▶ [Your assignment] Exact copies of all the records below should be returned.

[Dataset entries]
Context: an optimization exercise on an open-source flow, tuned for small area and a short achievable clock period. The choices shown serve that exercise and are no tape-out recipe.
Where RTL was checked, it was by simulation tests only, not by an equivalence proof against the original.
Power is estimated from default activity; no workload was simulated.

==> flow/design.v (excerpt) <==
module fadd_p2 (input wire [31:0] x1,
                input wire [31:0] x2,
                output reg [31:0] y,
                output reg        ovf,
                input wire        clk,
                input wire        rstn);
   wire        s1 = x1[31];
   wire        s2 = x2[31];
   wire [7:0]  e1 = x1[30:23];
   wire [7:0]  e2 = x2[30:23];
   wire [22:0] m1 = x1[22:0];
   wire [22:0] m2 = x2[22:0];
   wire        h1 = |e1;
   wire        h2 = |e2;
   wire [7:0]  e1a = {e1[7:1], e1[0] | ~h1};
   wire [7:0]  e2a = {e2[7:1], e2[0] | ~h2};
   wire        f1 = &e1;
   wire        f2 = &e2;
   wire        spec = f1 | f2;
   wire        nz1 = |m1;
   wire        nz2 = |m2;
   wire        pick1 = f1 & (~f2 | nz1);
   wire        sub = s1 ^ s2;
   wire        infnan = f1 & f2 & ~nz1 & ~nz2 & sub;
   wire        nzp = pick1 ? nz1 : nz2;
   reg  [31:0] cg0, ce0;
   reg  [15:0] cg1, ce1;
   reg  [7:0]  cg2, ce2;
   reg  [3:0]  cg3, ce3;
   reg  [1:0]  cg4, ce4;
   integer     k;
   always @* begin
      for (k = 0; k < 32; k = k + 1) begin
         cg0[k] = (k < 31) ? (x2[k] & ~x1[k]) : 1'b0;
         ce0[k] = (k < 31) ? ~(x2[k] ^ x1[k]) : 1'b1;
      end
      for (k = 0; k < 16; k = k + 1) begin
         cg1[k] = cg0[2*k+1] | (ce0[2*k+1] & cg0[2*k]);
         ce1[k] = ce0[2*k+1] & ce0[2*k];
      end
  ...
Size in the first run: about 1800 cells after synthesis, roughly 97 flip-flops, roughly 99 I/O pins, roughly 11000 sq um of cells after synthesis.
clock: 15.0 ns
lec_check: 0
abc_area: 1
cap_margin: 20
core_margin: 2
core_utilization: 45
cts_buf_list: sky130_fd_sc_hd__clkbuf_8
place_density: 0.6
slew_margin: 20
standard.sh (not shown) runs the stock make flow with config.mk's settings and CLKGATE_MAP_FILE= SYNTH_SCRIPT=/design/flow/synth_recipe.tcl, a recipe that flattens the netlist after the stock synthesis.
==> flow/flow/run.sh <==
#!/bin/bash
# Standard ORFS layout with small port buffers and a tighter setup target for repair_timing.
set -euo pipefail
export BUFFER_PORTS_ARGS="-buffer_cell sky130_fd_sc_hd__buf_1"
export SETUP_SLACK_MARGIN=9.0
bash standard.sh > standard.log 2>&1
The first run finished clean.
Next try:
==> flow/flow/run.sh (replaced) <==
#!/bin/bash
# Standard ORFS layout, except: synthesis leaves adders to ABC (no full/half-adder
# cell extraction), ports get small buffers, and repair_timing aims for extra setup slack.
set -euo pipefail
export BUFFER_PORTS_ARGS="-buffer_cell sky130_fd_sc_hd__buf_1"
export SETUP_SLACK_MARGIN=9.0
bash standard.sh ADDER_MAP_FILE= finish > standard.log 2>&1
After rerunning: Worst hold slack got worse by 0.096 ns; cell area increases slightly; clock skew increases by 0.0032 ns; total power decreases by roughly a tenth; via count increases by a few percent; die area decreases by a few percent.
No run of this note included a check of the RTL's function; only the layout flow was run.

▶ [Exercise answer]
Context: an optimization exercise on an open-source flow, tuned for small area and a short achievable clock period. The choices shown serve that exercise and are no tape-out recipe.
Where RTL was checked, it was by simulation tests only, not by an equivalence proof against the original.
Power is estimated from default activity; no workload was simulated.

==> flow/design.v (excerpt) <==
module fadd_p2 (input wire [31:0] x1,
                input wire [31:0] x2,
                output reg [31:0] y,
                output reg        ovf,
                input wire        clk,
                input wire        rstn);
   wire        s1 = x1[31];
   wire        s2 = x2[31];
   wire [7:0]  e1 = x1[30:23];
   wire [7:0]  e2 = x2[30:23];
   wire [22:0] m1 = x1[22:0];
   wire [22:0] m2 = x2[22:0];
   wire        h1 = |e1;
   wire        h2 = |e2;
   wire [7:0]  e1a = {e1[7:1], e1[0] | ~h1};
   wire [7:0]  e2a = {e2[7:1], e2[0] | ~h2};
   wire        f1 = &e1;
   wire        f2 = &e2;
   wire        spec = f1 | f2;
   wire        nz1 = |m1;
   wire        nz2 = |m2;
   wire        pick1 = f1 & (~f2 | nz1);
   wire        sub = s1 ^ s2;
   wire        infnan = f1 & f2 & ~nz1 & ~nz2 & sub;
   wire        nzp = pick1 ? nz1 : nz2;
   reg  [31:0] cg0, ce0;
   reg  [15:0] cg1, ce1;
   reg  [7:0]  cg2, ce2;
   reg  [3:0]  cg3, ce3;
   reg  [1:0]  cg4, ce4;
   integer     k;
   always @* begin
      for (k = 0; k < 32; k = k + 1) begin
         cg0[k] = (k < 31) ? (x2[k] & ~x1[k]) : 1'b0;
         ce0[k] = (k < 31) ? ~(x2[k] ^ x1[k]) : 1'b1;
      end
      for (k = 0; k < 16; k = k + 1) begin
         cg1[k] = cg0[2*k+1] | (ce0[2*k+1] & cg0[2*k]);
         ce1[k] = ce0[2*k+1] & ce0[2*k];
      end
  ...
Size in the first run: about 1800 cells after synthesis, roughly 97 flip-flops, roughly 99 I/O pins, roughly 11000 sq um of cells after synthesis.
clock: 15.0 ns
lec_check: 0
abc_area: 1
cap_margin: 20
core_margin: 2
core_utilization: 45
cts_buf_list: sky130_fd_sc_hd__clkbuf_8
place_density: 0.6
slew_margin: 20
standard.sh (not shown) runs the stock make flow with config.mk's settings and CLKGATE_MAP_FILE= SYNTH_SCRIPT=/design/flow/synth_recipe.tcl, a recipe that flattens the netlist after the stock synthesis.
==> flow/flow/run.sh <==
#!/bin/bash
# Standard ORFS layout with small port buffers and a tighter setup target for repair_timing.
set -euo pipefail
export BUFFER_PORTS_ARGS="-buffer_cell sky130_fd_sc_hd__buf_1"
export SETUP_SLACK_MARGIN=9.0
bash standard.sh > standard.log 2>&1
The first run finished clean.
Next try:
==> flow/flow/run.sh (replaced) <==
#!/bin/bash
# Standard ORFS layout, except: synthesis leaves adders to ABC (no full/half-adder
# cell extraction), ports get small buffers, and repair_timing aims for extra setup slack.
set -euo pipefail
export BUFFER_PORTS_ARGS="-buffer_cell sky130_fd_sc_hd__buf_1"
export SETUP_SLACK_MARGIN=9.0
bash standard.sh ADDER_MAP_FILE= finish > standard.log 2>&1
After rerunning: Worst hold slack got worse by 0.096 ns; cell area increases slightly; clock skew increases by 0.0032 ns; total power decreases by roughly a tenth; via count increases by a few percent; die area decreases by a few percent.
No run of this note included a check of the RTL's function; only the layout flow was run.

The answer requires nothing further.